Pourtant, les constructions hors zone à bâtir représentent une grande part du marché: selon un rapport de l’Office fédéral du développement territorial, environ 22% des terrains bâtis – surface du bâtiment et terrain attenant compris – se trouvent hors zone à bâtir1.Pour l’estimation, cela signifie qu’un nombre important de biens implique une situation juridique potentiellement épineuse.
Un principe central du droit sur l’aménagement du territoire consiste à distinguer zones constructibles et zones non constructibles. Pour faire simple: il est interdit de construire sur les terrains hors zone à bâtir. Les constructions et installations existantes ont uniquement le droit d’être modifiées, (légèrement) agrandies ou reconstruites si elles correspondent à un cas d’exception prévu par le droit fédéral et qu’aucun intérêt public prépondérant ne s’y oppose. Contrairement à la zone à bâtir, l’obtention d’une autorisation de construire n’y est pas un droit acquis.
Une autorisation en bonne et due forme est la condition sine qua non pour la valeur d’un bâtiment. Ainsi, une estimation ne pourra intégrer les constructions non autorisées que s’il ne fait aucun doute qu’elles pourraient l’être, sous réserve de l’examen d’une procédure d’autorisation. Par souci de prudence, il est donc important d’éviter toute estimation hâtive lorsque le contexte d’autorisation n’est pas clair.
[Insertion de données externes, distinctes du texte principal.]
==> src/rtl/noc_mapper_receiver.sv <==
// Terminal NoC receive stage in front of a mapper. Buffers incoming flits in
// a FWFT FIFO, hands {data, last} to the mapper over valid/ready and returns
// one credit upstream per flit popped or dropped.
// Optional feature macro: NOC_RECV_DEST_CHECK_EN enables destination checking
// on head flits; misrouted packets are dropped (credits still returned) and
// err_misroute is set. Without it dest is ignored and err_misroute is 0.
//
// state | meaning
// IDLE  | waiting for a head flit
// BODY  | accepted packet in progress, pushing flits until tail
// DROP  | misrouted packet in progress, discarding flits until tail
module noc_mapper_receiver
   import noc_mapper_receiver_pkg::*;
#(
   parameter int FLIT_DATA_WIDTH = 32,
   parameter int DEST_BITS       = 2,
   parameter int VC_BITS         = 1,
   parameter int FIFO_DEPTH      = 4,
   parameter int MY_PORT         = 0
) (
   input  logic                                                     CLK,
   input  logic                                                     RST_N,
   input  logic [flit_width(FLIT_DATA_WIDTH, VC_BITS, DEST_BITS)-1:0] flit_in,
   output logic [credit_width(VC_BITS)-1:0]                         send_credit,
   output logic [FLIT_DATA_WIDTH-1:0]                               data_out,
   output logic                                                     data_valid,
   output logic                                                     data_last,
   input  logic                                                     data_ready,
   output logic [15:0]                                              pkt_count,
   output logic                                                     err_overflow,
   output logic                                                     err_misroute
);

   localparam int VC_LSB    = flit_vc_lsb(FLIT_DATA_WIDTH);
   localparam int DEST_LSB  = flit_dest_lsb(FLIT_DATA_WIDTH, VC_BITS);
   localparam int TAIL_POS  = flit_tail_pos(FLIT_DATA_WIDTH, VC_BITS, DEST_BITS);
   localparam int VALID_POS = flit_valid_pos(FLIT_DATA_WIDTH, VC_BITS, DEST_BITS);
   localparam int CR_VALID  = credit_valid_pos(VC_BITS);
   localparam int ENTRY_W   = FLIT_DATA_WIDTH + 1;
   localparam int CNT_W     = $clog2(FIFO_DEPTH) + 1;
   localparam int CB        = CREDIT_CNT_BITS;
   localparam logic [DEST_BITS-1:0] MY_DEST = DEST_BITS'(MY_PORT);

   logic                       flit_valid;
   logic                       flit_tail;
   logic [DEST_BITS-1:0]       flit_dest;
   logic [VC_BITS-1:0]         flit_vc;
   logic [FLIT_DATA_WIDTH-1:0] flit_data;

   assign flit_valid = flit_in[VALID_POS];
   assign flit_tail  = flit_in[TAIL_POS];
   assign flit_dest  = flit_in[DEST_LSB +: DEST_BITS];
   assign flit_vc    = flit_in[VC_LSB +: VC_BITS];
   assign flit_data  = flit_in[FLIT_DATA_WIDTH-1:0];

   logic               fifo_full;
   logic               fifo_empty;
   logic [CNT_W-1:0]   fifo_count;
   logic [ENTRY_W-1:0] fifo_rd_data;

   recv_state_e  state_q, state_d;
   logic [CB-1:0] credit_q, credit_d;
   logic [15:0]  pkt_count_q, pkt_count_d;
   logic         err_overflow_q, err_overflow_d;

   logic pop;
   logic push_req;
   logic push;
   logic drop;
   logic overflow;
   logic misroute_hit;

   assign pop      = !fifo_empty && data_ready;
   assign push     = push_req && (!fifo_full || pop);
   assign overflow = push_req && fifo_full && !pop;

   // Packet FSM next state and per-flit push/drop decision
   always_comb begin
      state_d      = state_q;
      push_req     = 1'b0;
      drop         = 1'b0;
      misroute_hit = 1'b0;
      if (flit_valid) begin
         case (state_q)
            ST_IDLE: begin
`ifdef NOC_RECV_DEST_CHECK_EN
               if (flit_dest != MY_DEST) begin
                  drop         = 1'b1;
                  misroute_hit = 1'b1;
                  state_d      = flit_tail ? ST_IDLE : ST_DROP;
               end else begin
                  push_req = 1'b1;
                  state_d  = flit_tail ? ST_IDLE : ST_BODY;
               end
`else
               push_req = 1'b1;
               state_d  = flit_tail ? ST_IDLE : ST_BODY;
`endif
            end
            ST_BODY: begin
               push_req = 1'b1;
               if (flit_tail) state_d = ST_IDLE;
            end
            ST_DROP: begin
               drop = 1'b1;
               if (flit_tail) state_d = ST_IDLE;
            end
            default: state_d = ST_IDLE;
         endcase
      end
   end

   // Credit accounting and status counters; pop and drop may both add in one cycle
   always_comb begin
      credit_d       = credit_q + CB'(pop) + CB'(drop) - CB'(credit_q != '0);
      pkt_count_d    = pkt_count_q + 16'(pop && fifo_rd_data[FLIT_DATA_WIDTH]);
      err_overflow_d = err_overflow_q | overflow;
   end

`ifdef NOC_RECV_DEST_CHECK_EN
   logic err_misroute_q, err_misroute_d;
   assign err_misroute_d = err_misroute_q | misroute_hit;
   assign err_misroute   = err_misroute_q;

   // Sticky misroute flag
   always_ff @(posedge CLK) begin
      if (!RST_N) err_misroute_q <= 1'b0;
      else        err_misroute_q <= err_misroute_d;
   end

   logic unused_fields;
   assign unused_fields = ^{flit_vc, fifo_count};
`else
   assign err_misroute = 1'b0;

   logic unused_fields;
   assign unused_fields = ^{flit_vc, fifo_count, flit_dest, MY_DEST, misroute_hit};
`endif

   // FSM, credit counter and status registers
   always_ff @(posedge CLK) begin
      if (!RST_N) begin
         state_q        <= ST_IDLE;
         credit_q       <= '0;
         pkt_count_q    <= '0;
         err_overflow_q <= 1'b0;
      end else begin
         state_q        <= state_d;
         credit_q       <= credit_d;
         pkt_count_q    <= pkt_count_d;
         err_overflow_q <= err_overflow_d;
      end
   end

   noc_mapper_receiver_fifo #(
      .WIDTH (ENTRY_W),
      .DEPTH (FIFO_DEPTH)
   ) u_fifo (
      .CLK     (CLK),
      .RST_N   (RST_N),
      .wr_en   (push),
      .wr_data ({flit_tail, flit_data}),
      .rd_en   (pop),
      .rd_data (fifo_rd_data),
      .full    (fifo_full),
      .empty   (fifo_empty),
      .count   (fifo_count)
   );

   assign send_credit[CR_VALID]    = (credit_q != '0);
   assign send_credit[VC_BITS-1:0] = '0;
   assign data_valid   = !fifo_empty;
   assign data_out     = fifo_rd_data[FLIT_DATA_WIDTH-1:0];
   assign data_last    = !fifo_empty && fifo_rd_data[FLIT_DATA_WIDTH];
   assign pkt_count    = pkt_count_q;
   assign err_overflow = err_overflow_q;

endmodule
Il convient de noter que, contrairement à une idée couramment répandue, les constructions et installations bâties hors zone sans autorisation ne sont pas légalisées sous l’effet du temps. Et même si les autorités les ont tolérées pendant des années, voire des décennies, il n’y a pas de protection de la bonne foi. Le Tribunal fédéral a maintes fois confirmé qu’il était tout à fait possible qu’un état conforme au droit soit exigé par une décision de remise en état (par démolition si besoin est) même après plusieurs décennies.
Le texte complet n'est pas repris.